Exercise objective ▸
Give back exactly the lines spanning from the one containing "set_input_delay 2.0000 -clock" to the final line of the records below, and no others.

Collected data entries ▸
<<<<

// ACTIVEPRO
module ACTIVEPRO (
    input       RESET,
    input       SYS_CLOCK,                
    output reg  ACTIVE_DATA ,             
    output reg  ACTIVE_CLOCK,             
    input [511:0] ACTIVE_MESSAGE,         
    input [5:0] ACTIVE_CHANNEL,           
    input  ACTIVE_WR                      
    );
    reg [63:0][7:0] ACTIVE_MESSAGE_LATCHED; 
    reg [7:0] MESSAGE_LENGTH;
    reg [14:0] state;
    wire clockstate;
    wire [2:0] bitcount;
    wire [7:0] bytecount;
    assign clockstate = state[0];
    assign bitcount[2:0] = state[3:1];
    assign bytecount[7:0] = state[11:4];
    wire [7:0] FIRST_BYTE;
    assign FIRST_BYTE = 8'h7F;
    wire [7:0] SECOND_BYTE;
    assign SECOND_BYTE = (ACTIVE_CHANNEL & 8'h3F) | 8'h40;
    reg [7:0] clock_divider;
    reg [7:0] NEW_LENGTH;
    always @*
    begin
        NEW_LENGTH = 8'd66;
        for (int x = 63; x >= 1; x--)
            if (ACTIVE_MESSAGE[8*x +: 8] == 8'h0)
                NEW_LENGTH = x + 2;         
    end
    always @ (posedge SYS_CLOCK)
    begin
        if (RESET)
        begin
            state <= 0;
            ACTIVE_CLOCK <= 0;
            ACTIVE_DATA <= 0;
        end
        else
        begin
            if (state)
            begin
                state <= state + 1;
                if (clockstate == 1)    
                begin
                    ACTIVE_CLOCK <= 0;
                    if (bytecount == 0)
                        ACTIVE_DATA <= FIRST_BYTE[7-bitcount];
                    else if (bytecount == 1)
                        ACTIVE_DATA <= SECOND_BYTE[7-bitcount];
                    else
                        ACTIVE_DATA <= ACTIVE_MESSAGE_LATCHED[MESSAGE_LENGTH - bytecount - 1][7-bitcount];
                end
                else if (clockstate == 0)  ACTIVE_CLOCK <= 1;
                if (bytecount >= MESSAGE_LENGTH) state <= 0;
            end
            else         
            begin
                if (ACTIVE_WR) 
                begin
                    state <= 1;      
  ...
Size: roughly 1300 cells after synthesis.
==> flow/config.mk <==
export PLATFORM = sky130hd
export DESIGN_NAME = ACTIVEPRO
export DESIGN_NICKNAME = ACTIVEPRO
export VERILOG_FILES = /design/flow/design.v
export SDC_FILE = /design/flow/constraint.sdc
export NUM_CORES = 4
export LEC_CHECK = 0
export CAP_MARGIN = 20
export CORE_MARGIN = 2
export CORE_UTILIZATION = 62
export PLACE_DENSITY = 0.6
export SETUP_SLACK_MARGIN = 1.03
export SLEW_MARGIN = 20
export TNS_END_PERCENT = 5
==> flow/constraint.sdc <==
create_clock -name core_clock -period 3.43 [get_ports {SYS_CLOCK}]
set_input_delay 0.6860 -clock core_clock [delete_from_list [all_inputs] [get_ports {SYS_CLOCK}]]
set_output_delay 0.6860 -clock core_clock [all_outputs]
set_load 0.01 [all_outputs]
run.sh (not shown) runs the stock make flow with config.mk's settings and CLKGATE_MAP_FILE=.
The first run finished with timing, DRC and antenna clean.
==> next run, changes <==
--- a/flow/config.mk
+++ b/flow/config.mk
@@ -8,7 +8,7 @@
 export CAP_MARGIN = 20
 export CORE_MARGIN = 2
-export CORE_UTILIZATION = 62
+export CORE_UTILIZATION = 72
+export CTS_CLUSTER_DIAMETER = 67
 export PLACE_DENSITY = 0.6
-export SETUP_SLACK_MARGIN = 1.03
 export SLEW_MARGIN = 20
 export TNS_END_PERCENT = 5
- This time the run failed in 4_1_cts
- area after synthesis is unchanged
- synthesized cell count is unchanged
- die size decreases by 14%
==> next run, changes <==
--- a/flow/config.mk
+++ b/flow/config.mk
@@ -8,7 +8,6 @@
 export CAP_MARGIN = 20
 export CORE_MARGIN = 2
-export CORE_UTILIZATION = 72
-export CTS_CLUSTER_DIAMETER = 67
+export CORE_UTILIZATION = 57
+export CTS_CLUSTER_SIZE = 43
 export PLACE_DENSITY = 0.6
 export SLEW_MARGIN = 20
-export TNS_END_PERCENT = 5
==> flow/constraint.sdc (replaced) <==
create_clock -name core_clock -period 2.55 [get_ports {SYS_CLOCK}]
set_input_delay 0.5100 -clock core_clock [delete_from_list [all_inputs] [get_ports {SYS_CLOCK}]]
set_output_delay 0.5100 -clock core_clock [all_outputs]
set_load 0.01 [all_outputs]
The changed run reached the layout checks and failed them: setup timing. Synthesized cell count stays the same. Die size increases by about 26%. Synthesized area stays the same.
==> next run, changes <==
--- a/flow/config.mk
+++ b/flow/config.mk
@@ -7,7 +7,8 @@
 export LEC_CHECK = 0
 export CAP_MARGIN = 20
+export CELL_PAD_IN_SITES_GLOBAL_PLACEMENT = 2
 export CORE_MARGIN = 2
-export CORE_UTILIZATION = 57
-export CTS_CLUSTER_SIZE = 43
-export PLACE_DENSITY = 0.6
+export CORE_UTILIZATION = 50
+export MIN_ROUTING_LAYER = met2
+export PLACE_DENSITY_LB_ADDON = 0.04
 export SLEW_MARGIN = 20
==> flow/constraint.sdc (replaced) <==
create_clock -name core_clock -period 10.0 [get_ports {SYS_CLOCK}]
set_input_delay 2.0000 -clock core_clock [delete_from_list [all_inputs] [get_ports {SYS_CLOCK}]]
set_output_delay 2.0000 -clock core_clock [all_outputs]
set_load 0.01 [all_outputs]
The new run finished clean.
Non-clock buffer count decreases by 283.
Core utilization decreases by 16 points.
Register-to-register slack improved by 6.0 ns.
Power decreases by 75%.
No activity file was given, so power comes from the tool's default toggle rates.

>>>>

Reply to the task ▸
set_input_delay 2.0000 -clock core_clock [delete_from_list [all_inputs] [get_ports {SYS_CLOCK}]]
set_output_delay 2.0000 -clock core_clock [all_outputs]
set_load 0.01 [all_outputs]
The new run finished clean.
Non-clock buffer count decreases by 283.
Core utilization decreases by 16 points.
Register-to-register slack improved by 6.0 ns.
Power decreases by 75%.
No activity file was given, so power comes from the tool's default toggle rates.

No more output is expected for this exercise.